NL = {W/[(D)(Sg)]} + 2
where: NL = estimated number of flight lines
W = width of the area of interest (feet)
D = lateral ground distance covered by each frame (feet)
Sg = side-lap gained by each successive flight line = (100% minus desired side-lap %)
2 is to add an extra parallel flight line to each side of the area of interest; this ensures total coverage of the study site
Flight lines are typically oriented due north-south or due east-west. This assists the pilot during photo acquisition. Try to select the orientation of the flight lines so that they are parallel to the long axis of the area of interest (i.e., the long axis of the rectangle).
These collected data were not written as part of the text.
===== src/rtl/pattern_capture.sv =====
// Change logger for the bin/dec/hex stimulus buses: every change is timestamped and
// queued in a FWFT FIFO that drains over a valid/ready interface.
module pattern_capture #(
    parameter int unsigned DEPTH  = 16,
    parameter int unsigned TS_W   = 32,
    parameter int unsigned DROP_W = 8
) (
    input  logic                     clk,
    input  logic                     rst_n,
    input  logic                     en,
    input  logic                     clr,
    input  logic [3:0]               bin,
    input  logic [31:0]              dec,
    input  logic [31:0]              hex,
    output logic                     out_valid,
    input  logic                     out_ready,
    output logic [TS_W-1:0]          out_ts,
    output logic [3:0]               out_bin,
    output logic [31:0]              out_dec,
    output logic [31:0]              out_hex,
    output logic [$clog2(DEPTH):0]   level,
    output logic                     overflow,
    output logic [DROP_W-1:0]        drop_cnt
);

    localparam int unsigned PTR_W = $clog2(DEPTH);
    localparam int unsigned LVL_W = PTR_W + 1;
    localparam int unsigned DAT_W = 4 + 32 + 32;
    localparam int unsigned REC_W = TS_W + DAT_W;
    localparam logic [LVL_W-1:0] FullLvl = LVL_W'(DEPTH);
    localparam logic [LVL_W-1:0] OneLvl  = LVL_W'(1);

    logic [TS_W-1:0]   ts_q;
    logic [DAT_W-1:0]  prev_q;
    logic [PTR_W-1:0]  wr_ptr_q, rd_ptr_q, rd_next;
    logic [LVL_W-1:0]  level_q, level_d;
    logic [REC_W-1:0]  head_q, head_d;
    logic [REC_W-1:0]  mem [DEPTH];
    logic              overflow_q, overflow_d;
    logic [DROP_W-1:0] drop_cnt_q, drop_cnt_d;

    logic [DAT_W-1:0]  cur;
    logic              chg, pop, full, push, drop;

    assign cur     = {bin, dec, hex};
    assign chg     = en && (cur != prev_q);
    assign out_valid = (level_q != '0);
    assign pop     = out_valid && out_ready;
    assign full    = (level_q == FullLvl);
    // A pop frees a slot on the same edge, so a full FIFO still accepts a push then.
    assign push    = chg && (!full || pop);
    assign drop    = chg && full && !pop;
    assign rd_next = rd_ptr_q + PTR_W'(1);

    always_comb begin
        head_d = head_q;
        // The head register mirrors mem[rd_ptr]; it bypasses memory when the FIFO is
        // (or is becoming) empty so the record is visible one cycle after the change.
        if (push && (level_q == '0 || (pop && level_q == OneLvl))) begin
            head_d = {ts_q, cur};
        end else if (pop && level_q > OneLvl) begin
            head_d = mem[rd_next];
        end
    end

    always_comb begin
        level_d = level_q;
        unique case ({push, pop})
            2'b10:   level_d = level_q + OneLvl;
            2'b01:   level_d = level_q - OneLvl;
            default: level_d = level_q;
        endcase
    end

    always_comb begin
        overflow_d = overflow_q;
        drop_cnt_d = drop_cnt_q;
        if (clr) begin
            overflow_d = 1'b0;
            drop_cnt_d = '0;
        end else if (drop) begin
            overflow_d = 1'b1;
            if (drop_cnt_q != '1) drop_cnt_d = drop_cnt_q + DROP_W'(1);
        end
    end

    always_ff @(posedge clk or negedge rst_n) begin
        if (!rst_n) begin
            ts_q       <= '0;
            prev_q     <= '0;
            wr_ptr_q   <= '0;
            rd_ptr_q   <= '0;
            level_q    <= '0;
            head_q     <= '0;
            overflow_q <= 1'b0;
            drop_cnt_q <= '0;
        end else begin
            ts_q       <= ts_q + TS_W'(1);
            prev_q     <= cur;
            level_q    <= level_d;
            head_q     <= head_d;
            overflow_q <= overflow_d;
            drop_cnt_q <= drop_cnt_d;
            if (push) wr_ptr_q <= wr_ptr_q + PTR_W'(1);
            if (pop)  rd_ptr_q <= rd_next;
        end
    end

    always_ff @(posedge clk) begin
        if (push) mem[wr_ptr_q] <= {ts_q, cur};
    end

    assign out_ts   = head_q[REC_W-1 -: TS_W];
    assign out_bin  = head_q[DAT_W-1 -: 4];
    assign out_dec  = head_q[63:32];
    assign out_hex  = head_q[31:0];
    assign level    = level_q;
    assign overflow = overflow_q;
    assign drop_cnt = drop_cnt_q;

endmodule


===== config.mk =====
export PLATFORM = sky130hd
export DESIGN_NAME = pattern_capture
export DESIGN_NICKNAME = d
export VERILOG_FILES = /design/src/rtl/pattern_capture.sv
export SDC_FILE = /design/constraint.sdc
export NUM_CORES = 2
export LEC_CHECK = 0
export BUFFER_PORTS_ARGS = -buffer_cell sky130_fd_sc_hd__buf_2
export CAP_MARGIN = 20
export CORE_ASPECT_RATIO = 0.8
export CORE_MARGIN = 5
export CORE_UTILIZATION = 30
export DETAILED_ROUTE_END_ITERATION = 6
export GPL_TIMING_DRIVEN = 0
export SYNTH_ARGS = -nofsm -noshare
export SYNTH_HDL_FRONTEND = slang
export SYNTH_SLANG_ARGS = --single-unit

===== constraint.sdc =====
create_clock -name clk -period 17.7 [get_ports clk]
set_clock_uncertainty 0.05 [all_clocks]
set_input_delay 1.77 -clock clk [delete_from_list [all_inputs] [get_ports clk]]
set_output_delay 1.77 -clock clk [all_outputs]
set_load 0.005 [all_outputs]

==> impl_metrics.yaml <==
status:
  status: "finished, final reports clean"
grt:
  grt_max_degree: 90
  grt.overflow.total: 0
  grt_first_pass_wirelength_um: 261000
  antenna_found_initial: 42
  grt_pass1_vias: 33641
  use_met3_pct: 3.93
  grt_use_met2_pct: 24.4
  busiest_layer: "met2"
  grt_use_met1_pct: 20.0
  grt_util_all_layers_pct: 14.9
sta:
  timing.hold.ws_ns: 0.473
  rsz0062_at_grt: "no"
  finalSetupViolations: 0
  fin_ws_ns: 11.62
  drv_slew: 0
  hold_viol_final: 0
  timing.fmax_ghz: 0.165
  period_minus_slack_ns: 6.08
  period_share_pct: 34.3
  worst_pin_slew_ns: 1.06
  slew_headroom_pct: 29.6
yosys:
  ys_seq_area_share_pct: 76.5
  synth_top_area_share_pct: 68.6
  yosys.cell_types.count: 47
  synth_fa_ha_area_share_pct: 0.197
  synthTopCellsByArea: "edfxtp_1 (69%), mux4_2 (15%), dfrtp_1 (7.9%)"
  ys_seq_elements: 1822
  synth_top_area_cell: "edfxtp_1"
  netlist_area_mm2: 0.0700
  synth.most_common_cell: "edfxtp_1"
  synth_area_per_cell_um2: 22.8
  synth_top_family_by_area: "multiplexers"
  yosys_warnings: 0
  synth_edf_count: 1600
  synthMuxAreaShare_pct: 17.8
  ys_top_cells_by_count: "edfxtp_1 (1,600), mux4_2 (459), dfrtp_1 (222), nor2_1 (117)"
  syn-num-nets: 3155
  synth-simple-area-share_pct: 1.61
  synthFlopType: "edfxtp_1"
  syn_inst: 3071
  synth-compound-area-share_pct: 0.959
  synthArstFlopShare_pct: 12.2
  synthXorXnorAreaFrac_pct: 1.38
placement:
  dp_hpwl_um: 117000
  gp_congestion: 0.718
  post-place-ws_ns: 10.86
  place_area_mm2: 0.0766
  port_buffers: 187
floorplan:
  fp.dieArea_mm2: 0.243
  io_pins: 188
  core_area_mm2: 0.232
  start_util_pct: 30.2
  die_x_um: 550
  chipHeight_um: 442
  rows: 158
pwr:
  seqPwrFrac_pct: 38.4
  peakVddDrop_uv: 130
  clkPwrFrac_pct: 26.8
  power.share.combinational_pct: 34.8
  leakage_nw: 27.4
  cellPowerDensity_mw_per_mm2: 169
  total_power_w: 0.0139
  internal-power_w: 0.00952
  switching_share_pct: 31.5
  switchingPower_w: 0.00439
clocking:
  postCtsSetupBuffers: 0
  cts_resized: 0
  clock_latency_ns: 0.82
  cts_max_path_buffers: 4
  ctsRootBufferMaster: "clkbuf_16"
  cts.clk_slew.worst_paths_ns: 0.06
  cts_buffers: 180
  hold_buffers: 0
  clkSinkCount: 1822
  h-tree-depth: 4
  cts_tree: "built"
setup_path:
  crit_path_end_kind: "register"
  critPathLaunchType: "input port"
  r2r_setup_slack_ns: 12.47
  worstPathRequired_ns: 18.18
  reg2reg_from: "prev_q[9]"
  reg2reg_depth: 15
  r2r-end: "mem[14][27]"
  crit_start: "hex[9]"
  cp.arrival_ns: 6.56
  path_max_fanout: 19
  critPathKind: "input port to register"
detailed_routing:
  drc: 0
  drtIter0Drc: 3493
  totalWireLength_um: 185000
  drtAntennaViolNets: 0
  wl_per_cell_um: 27.1
  vias: 33301
  viasPerCell: 4.88
  drtPass1Iterations: 7
worst_hold_path:
  min_path_type: "register to register"
  hp-start: "rd_ptr_q[1]"
  min_path_cells: 2
  min_to: "rd_ptr_q[1]"
layout:
  syn2layout_area_growth_pct: 17.5
  nFillCells: 21443
  layout.nets: 3642
  stdcell_area_mm2: 0.0823
  drive_gt1_share_pct: 30.8
flow_run:
  max_cap_violations: 0
[layout by cell type (no fill, tap or decap), drive strengths merged, types with 2 or more instances in the layout]
master       n
mux2         2
clkinv      47
ha          11
nand3       22
o21ba        2
xnor2       86
and3        19
o2111ai      4
nor4b        3
dfrtp      222
nand2b       2
a21oi      105
nor2       118
mux4       500
clkinvlp    15
nand2       24
nor3         5
inv         13
xor2        24
or3          5
nand4       22
nor2b        6
mux2i      105
nor4         8
bufinv      11
edfxtp    1600
o21ai        7
buf        399
diode       11
clkbuf     303
[worst max path at each step]
| stage | to | slack [ns] | cells after the start |
|---|---|---|---|
| 2_1_floorplan | mem[12][0] | 3.95 | 8 |
| 3_3_place_gp | mem[12][29] | -12.82 | 8 |
| 3_5_place_dp | mem[14][29] | 10.86 | 16 |
| 4_1_cts | mem[14][30] | 11.71 | 16 |
| 5_1_grt | mem[14][30] | 11.61 | 16 |
| 6_report | mem[14][27] | 11.62 | 16 |
[metal layers]
layer | vias to the layer above | part of all wire (%)
li1 | 13845 | -
met1 | 17943 | 40
met2 | 1240 | 49
met3 | 265 | 8.6
met4 | 8 | 2.3
met5 | - | 0.027
[sequential cells by signal, summed over array words and instances (netlist names)]
name and count:
head_q 100, mem 1600, rd_ptr_q 4, drop_cnt 8, level 5, prev_q 68, overflow 1, wr_ptr_q 4
ts_q 32
[per-stage QoR]
step           instances  TNS [ns]  util, %
3_3_place_gp        6378  -4112.99     32.3
2_1_floorplan       3071         0        -
4_1_cts             6819         0     35.4
6_report            6830         0     35.4
3_5_place_dp        6496         0     33.0
5_1_grt             6822         0     35.4
[power groups by stage]
stage,Sequential [W],Clock [W],Combinational (W)
6_report,0.00535,0.00372,0.00484
3_5_place_dp,0.00544,0,0.00494
4_1_cts,0.00535,0.00379,0.00495
5_1_grt,0.00539,0.00398,0.00516
3_3_place_gp,0.00558,0,0.00479
2_1_floorplan,0.00546,0,0.00306
[cells by family after synthesis]
logic type / after synthesis
XOR/XNOR: 110
buffers and inverters: 160
multiplexers: 607
AO/OA/AOI/OAI: 124
AND/OR/NAND/NOR: 237
adder cells (fa/ha/maj): 11
flip-flops: 1822
[final cells by class]
type                       count  area (um^2)  area share (%)
sequential                  1822        53600            65.2
multi-input combinational   1089        15500            18.8
clock buffer                 247         4950            6.01
tap                         3120         3900            4.75
timing repair buffer         305         2530            3.07
buffer                       150         1000            1.22
clock inverter                76          727           0.884
inverter                      10         37.5          0.0456
antenna                       11         27.5          0.0335
[critical path, cell delays in order]
cell and delay, ns:
buf_2 0.21, xnor2_1 0.49, nand4_1 0.22, nor4_1 0.79, nand3_1 0.69, o21ai_1 0.53, buf_4 0.27, buf_6 0.18
nor4b_2 0.10, buf_4 0.24, buf_4 0.17, buf_4 0.18, buf_4 0.19, buf_6 0.15, buf_4 0.16, buf_4 0.17
No activity file was read; power rests on OpenSTA's default activity.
This minimizes flight time by minimizing the number of turns during photo acquisition.
(4) Calculate Number of Photographs per Flight Line: This number uses the length of a single flight line to estimate the number of frames needed to provide stereo coverage of that line.
NP = {L/[(D)(Og)]} + 4
where: NP = number of photos to cover a single line
L = length of a single flight line (feet)
D = lateral ground distance covered by each frame (feet)
Og = overlap gained by each successive frame = (100% minus desired overlap%)
4 is a total of two photos added to each end of the flight line to ensure complete coverage of the area of interest
(5) Calculate Total Number of Photographs:
TP = (NP)(NL)
where: TP = total number of photographs to cover the area of interest
NP = number of photos to cover a single flight line
NL = number of flight lines to cover the area of interest
By developing a rough estimate of the total number of photos to acquire, the overall scope and objectives of a proposed project can be evaluated to determine whether aerial imagery can provide a cost-effective source of information.